(Activity): Among the lines below, count those containing the word "higher". Give the number only.

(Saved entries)
# # #
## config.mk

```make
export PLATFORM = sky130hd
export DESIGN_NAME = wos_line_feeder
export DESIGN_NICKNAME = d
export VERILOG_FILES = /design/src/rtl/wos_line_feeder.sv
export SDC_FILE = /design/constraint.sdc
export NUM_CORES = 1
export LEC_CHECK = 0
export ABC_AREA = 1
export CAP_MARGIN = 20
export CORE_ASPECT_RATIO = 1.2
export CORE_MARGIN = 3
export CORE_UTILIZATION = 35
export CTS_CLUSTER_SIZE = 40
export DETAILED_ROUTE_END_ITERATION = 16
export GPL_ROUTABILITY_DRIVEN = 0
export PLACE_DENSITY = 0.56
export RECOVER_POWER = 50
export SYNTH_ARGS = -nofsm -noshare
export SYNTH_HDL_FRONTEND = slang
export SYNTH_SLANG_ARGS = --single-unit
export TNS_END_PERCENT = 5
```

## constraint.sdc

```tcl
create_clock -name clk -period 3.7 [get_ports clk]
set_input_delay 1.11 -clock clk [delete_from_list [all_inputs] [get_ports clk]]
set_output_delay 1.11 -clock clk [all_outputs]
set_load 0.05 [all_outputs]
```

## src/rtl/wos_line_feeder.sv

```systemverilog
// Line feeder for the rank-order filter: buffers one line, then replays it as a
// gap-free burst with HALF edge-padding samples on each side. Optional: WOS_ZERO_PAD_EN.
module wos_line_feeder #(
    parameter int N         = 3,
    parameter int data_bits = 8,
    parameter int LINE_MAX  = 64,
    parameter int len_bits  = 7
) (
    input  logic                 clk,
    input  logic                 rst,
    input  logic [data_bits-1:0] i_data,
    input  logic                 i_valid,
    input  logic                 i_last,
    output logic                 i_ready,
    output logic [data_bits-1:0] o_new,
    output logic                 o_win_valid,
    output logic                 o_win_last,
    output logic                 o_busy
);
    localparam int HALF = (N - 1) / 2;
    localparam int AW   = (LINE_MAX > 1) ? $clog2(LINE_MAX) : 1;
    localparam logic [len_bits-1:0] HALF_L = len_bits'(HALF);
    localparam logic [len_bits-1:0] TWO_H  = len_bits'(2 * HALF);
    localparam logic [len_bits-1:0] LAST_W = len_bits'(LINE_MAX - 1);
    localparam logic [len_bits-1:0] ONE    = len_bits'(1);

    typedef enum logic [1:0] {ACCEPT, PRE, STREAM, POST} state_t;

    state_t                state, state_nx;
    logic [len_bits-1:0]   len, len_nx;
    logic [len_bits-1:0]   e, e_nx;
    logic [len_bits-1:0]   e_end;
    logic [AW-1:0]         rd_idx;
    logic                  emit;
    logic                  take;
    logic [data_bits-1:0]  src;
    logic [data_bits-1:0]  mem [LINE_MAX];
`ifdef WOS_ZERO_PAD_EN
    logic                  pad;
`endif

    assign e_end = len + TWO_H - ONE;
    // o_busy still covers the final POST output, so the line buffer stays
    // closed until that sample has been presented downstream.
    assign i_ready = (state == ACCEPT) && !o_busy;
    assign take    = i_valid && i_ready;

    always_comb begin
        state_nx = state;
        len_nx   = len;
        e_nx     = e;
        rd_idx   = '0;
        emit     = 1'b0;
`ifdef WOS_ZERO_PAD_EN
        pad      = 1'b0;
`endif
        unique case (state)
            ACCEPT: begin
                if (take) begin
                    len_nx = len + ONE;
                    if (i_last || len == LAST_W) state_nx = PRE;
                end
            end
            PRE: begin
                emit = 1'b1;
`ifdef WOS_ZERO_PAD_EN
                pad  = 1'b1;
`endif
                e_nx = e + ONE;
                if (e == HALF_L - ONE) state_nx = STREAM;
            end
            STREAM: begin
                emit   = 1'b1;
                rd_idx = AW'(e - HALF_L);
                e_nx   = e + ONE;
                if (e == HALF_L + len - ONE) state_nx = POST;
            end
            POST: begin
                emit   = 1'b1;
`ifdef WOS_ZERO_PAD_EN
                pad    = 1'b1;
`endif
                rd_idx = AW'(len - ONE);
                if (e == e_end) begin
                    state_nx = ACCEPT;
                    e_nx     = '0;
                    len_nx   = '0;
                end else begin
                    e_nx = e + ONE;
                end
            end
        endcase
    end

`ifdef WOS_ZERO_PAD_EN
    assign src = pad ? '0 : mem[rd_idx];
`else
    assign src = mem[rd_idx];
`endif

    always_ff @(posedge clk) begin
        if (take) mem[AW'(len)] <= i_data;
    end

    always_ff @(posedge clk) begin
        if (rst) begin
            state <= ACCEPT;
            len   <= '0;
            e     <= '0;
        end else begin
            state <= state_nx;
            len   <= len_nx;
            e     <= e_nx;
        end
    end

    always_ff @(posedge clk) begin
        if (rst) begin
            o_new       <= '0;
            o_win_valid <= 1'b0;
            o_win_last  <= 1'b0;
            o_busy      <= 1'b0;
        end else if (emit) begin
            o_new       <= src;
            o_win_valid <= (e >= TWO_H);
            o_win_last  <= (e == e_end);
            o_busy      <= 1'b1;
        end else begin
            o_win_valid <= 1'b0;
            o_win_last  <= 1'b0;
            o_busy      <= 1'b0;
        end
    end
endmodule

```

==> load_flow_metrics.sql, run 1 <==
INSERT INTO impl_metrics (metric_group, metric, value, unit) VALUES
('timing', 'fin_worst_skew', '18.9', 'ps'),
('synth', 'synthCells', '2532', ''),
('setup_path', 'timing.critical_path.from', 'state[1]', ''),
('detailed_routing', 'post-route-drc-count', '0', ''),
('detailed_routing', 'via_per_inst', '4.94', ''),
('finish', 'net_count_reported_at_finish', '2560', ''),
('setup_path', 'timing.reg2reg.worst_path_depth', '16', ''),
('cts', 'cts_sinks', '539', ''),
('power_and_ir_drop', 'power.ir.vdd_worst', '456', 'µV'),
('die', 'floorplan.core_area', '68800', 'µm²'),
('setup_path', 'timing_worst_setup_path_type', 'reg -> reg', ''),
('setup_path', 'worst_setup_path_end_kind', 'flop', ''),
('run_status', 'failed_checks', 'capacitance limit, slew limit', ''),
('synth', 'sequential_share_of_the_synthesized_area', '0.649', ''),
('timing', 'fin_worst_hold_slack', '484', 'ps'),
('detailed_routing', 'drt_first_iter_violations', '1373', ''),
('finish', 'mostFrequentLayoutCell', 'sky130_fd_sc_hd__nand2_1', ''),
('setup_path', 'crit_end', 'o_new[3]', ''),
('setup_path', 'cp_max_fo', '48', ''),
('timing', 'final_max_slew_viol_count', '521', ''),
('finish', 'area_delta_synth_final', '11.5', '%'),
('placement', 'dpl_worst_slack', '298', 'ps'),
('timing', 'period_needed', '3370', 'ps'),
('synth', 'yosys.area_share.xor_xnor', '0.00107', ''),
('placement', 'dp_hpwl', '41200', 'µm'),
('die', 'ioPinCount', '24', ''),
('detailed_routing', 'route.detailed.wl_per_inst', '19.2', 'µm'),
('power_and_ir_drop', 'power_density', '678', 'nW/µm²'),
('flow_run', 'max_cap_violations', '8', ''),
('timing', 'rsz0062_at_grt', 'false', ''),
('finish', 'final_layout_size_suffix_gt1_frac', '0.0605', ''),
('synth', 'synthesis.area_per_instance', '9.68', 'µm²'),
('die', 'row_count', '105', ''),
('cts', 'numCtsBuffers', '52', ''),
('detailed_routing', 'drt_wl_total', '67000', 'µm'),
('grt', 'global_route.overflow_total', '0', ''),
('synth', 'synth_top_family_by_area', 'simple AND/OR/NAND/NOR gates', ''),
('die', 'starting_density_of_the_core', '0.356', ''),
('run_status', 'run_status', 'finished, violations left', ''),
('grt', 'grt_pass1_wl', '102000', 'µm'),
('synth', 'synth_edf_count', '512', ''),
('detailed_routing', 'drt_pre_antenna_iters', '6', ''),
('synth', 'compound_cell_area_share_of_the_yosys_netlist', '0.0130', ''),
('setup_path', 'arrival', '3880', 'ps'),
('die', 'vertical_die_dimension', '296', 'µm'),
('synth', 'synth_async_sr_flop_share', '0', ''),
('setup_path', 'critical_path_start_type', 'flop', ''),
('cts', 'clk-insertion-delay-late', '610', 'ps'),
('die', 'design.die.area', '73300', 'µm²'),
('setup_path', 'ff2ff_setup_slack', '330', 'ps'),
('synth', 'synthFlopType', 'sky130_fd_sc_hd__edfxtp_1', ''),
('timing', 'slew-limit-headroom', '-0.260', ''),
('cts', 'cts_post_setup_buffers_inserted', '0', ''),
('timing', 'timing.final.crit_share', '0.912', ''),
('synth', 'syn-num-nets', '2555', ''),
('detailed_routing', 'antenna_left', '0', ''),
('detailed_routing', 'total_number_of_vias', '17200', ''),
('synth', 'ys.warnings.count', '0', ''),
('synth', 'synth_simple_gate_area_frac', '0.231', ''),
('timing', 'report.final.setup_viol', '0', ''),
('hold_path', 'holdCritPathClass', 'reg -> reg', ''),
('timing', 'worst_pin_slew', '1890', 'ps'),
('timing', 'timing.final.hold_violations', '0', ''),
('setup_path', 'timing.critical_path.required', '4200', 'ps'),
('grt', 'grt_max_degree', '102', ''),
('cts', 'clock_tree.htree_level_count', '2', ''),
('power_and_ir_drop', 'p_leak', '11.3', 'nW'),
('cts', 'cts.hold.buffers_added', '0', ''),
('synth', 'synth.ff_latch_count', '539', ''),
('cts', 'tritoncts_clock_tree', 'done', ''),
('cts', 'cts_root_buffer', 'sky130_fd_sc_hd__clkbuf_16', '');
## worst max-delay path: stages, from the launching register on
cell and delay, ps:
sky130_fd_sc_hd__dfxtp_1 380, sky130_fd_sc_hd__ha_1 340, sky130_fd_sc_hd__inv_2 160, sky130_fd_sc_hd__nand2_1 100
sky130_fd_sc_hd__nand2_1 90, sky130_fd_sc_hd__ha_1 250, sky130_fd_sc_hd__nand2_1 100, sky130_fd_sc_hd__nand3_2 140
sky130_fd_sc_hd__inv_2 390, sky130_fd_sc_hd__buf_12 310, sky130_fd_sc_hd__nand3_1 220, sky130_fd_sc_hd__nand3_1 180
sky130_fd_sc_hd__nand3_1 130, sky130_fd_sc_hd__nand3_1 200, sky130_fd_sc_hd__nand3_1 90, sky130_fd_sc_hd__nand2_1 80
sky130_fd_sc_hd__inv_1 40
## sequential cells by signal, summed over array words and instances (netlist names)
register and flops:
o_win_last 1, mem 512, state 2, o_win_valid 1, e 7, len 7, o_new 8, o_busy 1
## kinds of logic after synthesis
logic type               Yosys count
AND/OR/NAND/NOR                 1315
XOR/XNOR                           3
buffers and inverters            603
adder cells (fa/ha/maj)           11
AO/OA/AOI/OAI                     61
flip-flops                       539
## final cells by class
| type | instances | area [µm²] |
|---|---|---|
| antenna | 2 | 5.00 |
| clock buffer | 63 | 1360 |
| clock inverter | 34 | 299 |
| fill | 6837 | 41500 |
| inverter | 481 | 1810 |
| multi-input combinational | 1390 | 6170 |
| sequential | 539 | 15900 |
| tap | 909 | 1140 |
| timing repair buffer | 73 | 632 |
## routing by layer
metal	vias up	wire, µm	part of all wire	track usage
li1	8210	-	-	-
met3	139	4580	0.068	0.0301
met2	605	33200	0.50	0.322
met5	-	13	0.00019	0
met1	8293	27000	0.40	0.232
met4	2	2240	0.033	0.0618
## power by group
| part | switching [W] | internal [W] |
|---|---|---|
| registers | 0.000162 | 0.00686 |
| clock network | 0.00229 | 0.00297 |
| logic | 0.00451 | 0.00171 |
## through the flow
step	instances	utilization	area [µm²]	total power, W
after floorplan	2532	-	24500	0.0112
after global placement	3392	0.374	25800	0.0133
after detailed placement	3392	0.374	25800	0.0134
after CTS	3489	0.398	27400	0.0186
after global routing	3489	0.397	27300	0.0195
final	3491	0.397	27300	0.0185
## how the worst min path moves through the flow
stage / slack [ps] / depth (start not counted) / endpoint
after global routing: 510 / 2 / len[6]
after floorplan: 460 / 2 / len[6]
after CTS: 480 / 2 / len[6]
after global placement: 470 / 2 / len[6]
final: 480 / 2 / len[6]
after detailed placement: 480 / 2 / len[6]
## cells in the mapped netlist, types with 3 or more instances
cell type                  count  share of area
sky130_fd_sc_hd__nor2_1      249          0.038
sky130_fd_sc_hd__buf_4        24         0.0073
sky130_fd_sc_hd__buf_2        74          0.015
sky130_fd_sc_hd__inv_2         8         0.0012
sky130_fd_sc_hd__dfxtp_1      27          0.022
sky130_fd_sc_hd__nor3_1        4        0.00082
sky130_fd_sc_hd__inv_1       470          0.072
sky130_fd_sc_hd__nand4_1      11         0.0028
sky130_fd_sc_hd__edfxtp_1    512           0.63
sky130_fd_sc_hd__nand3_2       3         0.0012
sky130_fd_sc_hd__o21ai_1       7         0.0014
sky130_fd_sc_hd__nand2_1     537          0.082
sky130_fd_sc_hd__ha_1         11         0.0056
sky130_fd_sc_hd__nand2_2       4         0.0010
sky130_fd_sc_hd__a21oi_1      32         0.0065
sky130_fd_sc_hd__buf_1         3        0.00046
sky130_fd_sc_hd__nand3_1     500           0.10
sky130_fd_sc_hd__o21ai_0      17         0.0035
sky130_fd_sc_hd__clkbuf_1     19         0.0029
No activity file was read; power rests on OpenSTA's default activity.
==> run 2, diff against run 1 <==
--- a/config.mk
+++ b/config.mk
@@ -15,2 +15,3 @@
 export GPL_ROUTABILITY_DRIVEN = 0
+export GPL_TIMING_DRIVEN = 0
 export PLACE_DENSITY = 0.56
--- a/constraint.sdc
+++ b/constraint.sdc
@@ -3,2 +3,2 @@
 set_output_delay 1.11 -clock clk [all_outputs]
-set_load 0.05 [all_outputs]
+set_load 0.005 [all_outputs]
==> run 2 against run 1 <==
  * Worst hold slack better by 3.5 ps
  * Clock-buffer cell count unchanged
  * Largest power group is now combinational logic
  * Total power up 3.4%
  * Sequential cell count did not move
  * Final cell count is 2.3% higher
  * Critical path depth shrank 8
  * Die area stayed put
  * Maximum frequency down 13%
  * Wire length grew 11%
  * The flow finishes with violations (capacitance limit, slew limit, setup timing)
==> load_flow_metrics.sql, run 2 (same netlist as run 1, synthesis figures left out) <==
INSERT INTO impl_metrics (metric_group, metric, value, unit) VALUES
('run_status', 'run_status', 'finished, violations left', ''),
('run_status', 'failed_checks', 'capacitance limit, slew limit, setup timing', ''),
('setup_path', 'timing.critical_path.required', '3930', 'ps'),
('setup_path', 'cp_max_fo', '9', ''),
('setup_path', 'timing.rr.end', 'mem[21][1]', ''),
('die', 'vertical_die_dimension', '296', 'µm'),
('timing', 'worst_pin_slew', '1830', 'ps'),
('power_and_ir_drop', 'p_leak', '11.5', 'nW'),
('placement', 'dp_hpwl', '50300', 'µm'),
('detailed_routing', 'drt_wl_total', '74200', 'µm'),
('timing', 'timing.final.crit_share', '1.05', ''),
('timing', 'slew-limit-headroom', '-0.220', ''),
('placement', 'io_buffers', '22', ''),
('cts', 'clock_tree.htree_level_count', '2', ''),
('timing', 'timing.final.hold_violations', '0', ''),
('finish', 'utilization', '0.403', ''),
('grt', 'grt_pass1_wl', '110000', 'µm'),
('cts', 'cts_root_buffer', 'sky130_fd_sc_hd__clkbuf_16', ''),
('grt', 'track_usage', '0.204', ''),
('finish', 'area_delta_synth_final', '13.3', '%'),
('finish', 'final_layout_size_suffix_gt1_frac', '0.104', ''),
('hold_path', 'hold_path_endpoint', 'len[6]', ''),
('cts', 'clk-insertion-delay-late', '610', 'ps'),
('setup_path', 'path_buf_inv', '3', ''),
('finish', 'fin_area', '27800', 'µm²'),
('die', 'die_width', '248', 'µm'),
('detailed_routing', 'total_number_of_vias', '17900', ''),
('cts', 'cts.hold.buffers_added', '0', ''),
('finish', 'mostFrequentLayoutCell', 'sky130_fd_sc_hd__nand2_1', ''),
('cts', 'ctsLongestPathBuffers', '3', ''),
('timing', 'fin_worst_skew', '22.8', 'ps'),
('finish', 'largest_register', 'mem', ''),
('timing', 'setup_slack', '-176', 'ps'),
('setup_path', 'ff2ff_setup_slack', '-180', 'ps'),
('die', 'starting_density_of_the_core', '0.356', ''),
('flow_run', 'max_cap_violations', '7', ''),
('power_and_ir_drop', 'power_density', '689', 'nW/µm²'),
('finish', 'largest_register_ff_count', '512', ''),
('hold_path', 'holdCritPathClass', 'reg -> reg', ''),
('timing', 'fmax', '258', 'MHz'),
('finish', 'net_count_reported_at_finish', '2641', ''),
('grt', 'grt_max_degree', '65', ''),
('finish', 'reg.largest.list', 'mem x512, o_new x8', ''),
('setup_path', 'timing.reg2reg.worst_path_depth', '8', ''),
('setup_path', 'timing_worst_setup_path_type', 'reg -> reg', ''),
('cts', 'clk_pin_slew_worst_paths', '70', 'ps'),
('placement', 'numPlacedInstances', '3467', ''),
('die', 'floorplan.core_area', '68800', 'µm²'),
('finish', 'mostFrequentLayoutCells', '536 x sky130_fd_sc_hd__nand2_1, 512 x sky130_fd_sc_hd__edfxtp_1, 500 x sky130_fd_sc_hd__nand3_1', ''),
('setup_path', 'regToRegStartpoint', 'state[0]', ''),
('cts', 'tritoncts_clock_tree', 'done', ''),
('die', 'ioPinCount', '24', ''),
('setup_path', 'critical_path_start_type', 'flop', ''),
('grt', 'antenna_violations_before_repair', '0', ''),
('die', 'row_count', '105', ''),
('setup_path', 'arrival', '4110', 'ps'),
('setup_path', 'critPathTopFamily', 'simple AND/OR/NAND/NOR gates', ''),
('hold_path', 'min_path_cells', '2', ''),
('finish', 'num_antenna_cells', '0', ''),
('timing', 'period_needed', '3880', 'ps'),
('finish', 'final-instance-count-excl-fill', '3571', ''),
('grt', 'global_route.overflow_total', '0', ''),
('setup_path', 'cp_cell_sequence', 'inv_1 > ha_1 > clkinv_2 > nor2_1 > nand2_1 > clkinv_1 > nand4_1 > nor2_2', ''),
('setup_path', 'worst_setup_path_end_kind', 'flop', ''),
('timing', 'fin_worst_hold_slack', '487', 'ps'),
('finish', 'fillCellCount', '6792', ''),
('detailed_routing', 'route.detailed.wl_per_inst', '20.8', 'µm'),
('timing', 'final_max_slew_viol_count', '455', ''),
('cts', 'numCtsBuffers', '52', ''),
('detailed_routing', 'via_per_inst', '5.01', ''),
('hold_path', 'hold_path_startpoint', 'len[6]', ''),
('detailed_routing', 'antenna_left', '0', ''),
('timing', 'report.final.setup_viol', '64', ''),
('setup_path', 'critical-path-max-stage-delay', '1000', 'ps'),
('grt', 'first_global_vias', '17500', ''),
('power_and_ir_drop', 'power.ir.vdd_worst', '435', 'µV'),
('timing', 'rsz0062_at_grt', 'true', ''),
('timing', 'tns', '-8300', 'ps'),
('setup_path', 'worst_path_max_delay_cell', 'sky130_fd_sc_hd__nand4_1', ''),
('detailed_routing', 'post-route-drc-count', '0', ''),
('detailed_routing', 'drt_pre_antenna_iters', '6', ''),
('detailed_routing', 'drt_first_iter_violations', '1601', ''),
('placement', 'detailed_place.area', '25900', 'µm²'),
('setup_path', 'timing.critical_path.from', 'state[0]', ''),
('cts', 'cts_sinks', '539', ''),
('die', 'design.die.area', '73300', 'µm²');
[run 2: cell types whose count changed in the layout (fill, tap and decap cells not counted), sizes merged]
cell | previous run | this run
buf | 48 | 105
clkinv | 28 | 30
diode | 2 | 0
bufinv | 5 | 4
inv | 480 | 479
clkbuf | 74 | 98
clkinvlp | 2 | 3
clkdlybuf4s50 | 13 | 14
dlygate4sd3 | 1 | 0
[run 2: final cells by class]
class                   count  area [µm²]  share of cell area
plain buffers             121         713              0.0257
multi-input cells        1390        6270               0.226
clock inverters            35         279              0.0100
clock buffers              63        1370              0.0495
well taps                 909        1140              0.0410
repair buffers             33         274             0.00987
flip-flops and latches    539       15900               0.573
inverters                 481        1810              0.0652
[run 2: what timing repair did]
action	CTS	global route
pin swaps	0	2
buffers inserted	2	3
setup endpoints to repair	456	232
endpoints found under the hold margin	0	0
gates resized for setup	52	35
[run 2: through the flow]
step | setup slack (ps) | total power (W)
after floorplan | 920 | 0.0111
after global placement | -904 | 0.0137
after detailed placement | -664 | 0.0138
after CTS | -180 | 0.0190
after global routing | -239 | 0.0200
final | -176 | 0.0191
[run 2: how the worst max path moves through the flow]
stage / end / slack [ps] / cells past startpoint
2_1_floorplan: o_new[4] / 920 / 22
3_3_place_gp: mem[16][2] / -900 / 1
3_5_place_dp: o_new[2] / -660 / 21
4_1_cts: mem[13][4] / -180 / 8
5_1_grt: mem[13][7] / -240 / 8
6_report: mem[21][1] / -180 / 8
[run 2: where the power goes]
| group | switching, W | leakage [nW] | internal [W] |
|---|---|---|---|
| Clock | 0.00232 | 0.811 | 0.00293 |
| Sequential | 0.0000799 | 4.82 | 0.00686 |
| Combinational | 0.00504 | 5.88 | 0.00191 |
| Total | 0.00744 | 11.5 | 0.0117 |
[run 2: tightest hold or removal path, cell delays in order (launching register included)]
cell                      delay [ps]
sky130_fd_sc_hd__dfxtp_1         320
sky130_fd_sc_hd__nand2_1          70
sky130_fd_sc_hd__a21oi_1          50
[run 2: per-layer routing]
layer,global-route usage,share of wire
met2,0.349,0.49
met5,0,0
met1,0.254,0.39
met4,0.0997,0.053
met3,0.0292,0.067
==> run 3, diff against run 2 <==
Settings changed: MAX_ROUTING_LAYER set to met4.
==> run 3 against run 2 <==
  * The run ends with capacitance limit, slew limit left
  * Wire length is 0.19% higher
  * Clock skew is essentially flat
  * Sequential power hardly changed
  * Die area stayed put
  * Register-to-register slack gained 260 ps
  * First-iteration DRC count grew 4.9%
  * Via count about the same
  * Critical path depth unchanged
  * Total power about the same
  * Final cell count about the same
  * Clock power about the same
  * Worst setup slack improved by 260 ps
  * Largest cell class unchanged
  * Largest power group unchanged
# # #
(Result of this task): 2